I'm a mom, blogger, vlogger, libertarian. I love Jesus, and my husband, too. Social Media Strategist for a Non-Profit (All statements here are solely my own)


  1. Muthering Heights says:

    I've been enjoying this series…I can relate!


  2. I would go so far as to say that I don't think it is ever a friend's responsibility to go to someone that you have a problem with. I would vote for telling you how i feel and what I would do in the situation and letting you know that I will pray for you. Then I would hold you accountable in your actions towards that person, but really your friend should never rat you out unless you are planning on doing bodily harm to yourself or someone else. :)Love your posts on this. Something everyone faces but doesn't always talk about


  3. Janel@Dandelion Dayz says:

    Wow. I guess it would depend on the situation.
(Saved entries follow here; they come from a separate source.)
### src/core/pin_mux_consts.svh
// Constants for the boot-mode strap capture and pin-function multiplexer.
// Assumes inclusion by bare name from the package and the design module.
`ifndef PIN_MUX_CONSTS_SVH
`define PIN_MUX_CONSTS_SVH

// Avalon byte addresses of the word registers.
`define ADDR_W          4
`define OFS_CTRL        4'h0
`define OFS_PINS        4'h4
`define OFS_IRQ_STATUS  4'h8
`define OFS_IRQ_MASK    4'hC

// Control register fields.
`define CTRL_SDIR_LO    0
`define CTRL_SDIR_HI    3
`define CTRL_IDIR_LO    4
`define CTRL_IDIR_HI    7
`define CTRL_SOUT_LO    8
`define CTRL_SOUT_HI    11
`define CTRL_IOUT_LO    12
`define CTRL_IOUT_HI    15
`define CTRL_SER_ALT    16
`define CTRL_CFG_EDGE   17
`define CTRL_SIRQ0_EDGE 18
`define CTRL_SIRQ1_EDGE 19
`define CTRL_SER_FOUT   20
`define CTRL_W          21
`define CTRL_RESET      21'h000000

// Pin status register fields.
`define PINS_STRAP_LO   0
`define PINS_STRAP_HI   3
`define PINS_IRQF_LO    4
`define PINS_IRQF_HI    7
`define PINS_SER_FIN    8
`define PINS_CAP_LO     9
`define PINS_CAP_HI     12
`define PINS_HOST       13
`define PINS_W          14

// Interrupt event bit positions, shared by status and mask.
`define EV_CFG          0
`define EV_LVL1         1
`define EV_LVL0         2
`define EV_EDGE         3
`define EV_SIRQ1        4
`define EV_SIRQ0        5
`define EV_W            6
`define EV_RESET        6'h00

// Pin positions inside the interrupt/flag group and the strap group.
`define IRQF_EDGE       0
`define IRQF_LVL0       1
`define IRQF_LVL1       2
`define IRQF_CFG        3
`define STRAP_MEM_MODE  2

`define DATA_W          24
`define ADDR_OUT_W      14
`define BYTE_HI_W       8
`define HOST_LOW_W      8

`endif

### src/core/pin_mux_pkg.sv
// Types shared by the pin-function multiplexer and its surroundings.
// Assumes the constants header is on the include path.
`include "pin_mux_consts.svh"

package pin_mux_pkg;

  // Memory-interface mode, one-hot.
  typedef enum logic [1:0] {
    MODE_FULL = 2'b01,
    MODE_HOST = 2'b10
  } mem_mode_e;

  // External memory request from the processor core.
  typedef struct packed {
    logic [`ADDR_OUT_W-1:0] addr;
    logic [`DATA_W-1:0]     data;
    logic                   drive;
    logic                   byteAccess;
    logic [`BYTE_HI_W-1:0]  byteAddrHigh;
  } mem_req_s;

  // Serial port pins that have an alternate function.
  typedef struct packed {
    logic rxData;
    logic rxFrame;
    logic txFrame;
  } serial_pins_s;

endpackage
If the other person needs to know because it will harm them in some serious way, then I would say option #3. In all other circumstances #1. A friend's confidence is like gold.
    I agree with Heather again 🙂
    Keep your friend accountable but don't share with others.


  4. Painter Mommy says:

    I often have woman confide in me because I tend to be a good listener as opposed to a talker. I am more the type to keep things to myself unless I have to vent to someone like my mom.

    But just recently I had a woman from church come to me and share about something that she had done which was pretty unbelievable. She had not listened to any of my previous advice, so this was a bit frustrating. I let her know what I thought and that what she did was wrong. But I also wanted to show her the love of Jesus by not looking down on her or betraying her by talking about the situation with the other people involved.

    It was not my place to do that. She came to me because she needed to talk about it and get it out.

    If the friend in your life really does need to go to the other person to reconcile the situation, then you are right for expressing that to them. If they decide against it, then yes, I would first pray and then maybe ask for counsel from your Pastor or someone else in leadership who would be non biased. You don't even have to tell them who or what the situation is all about.

    I would just be very careful about breaking a confidence between friends. Prayer is so powerful though and I am sure that God will give you peace to make the right decision.



  5. Cat@3KidsandUs says:

    It would REALLY depend on the situation. For most situations outside of cheating spouses, I would likely let the issue go and not get involved.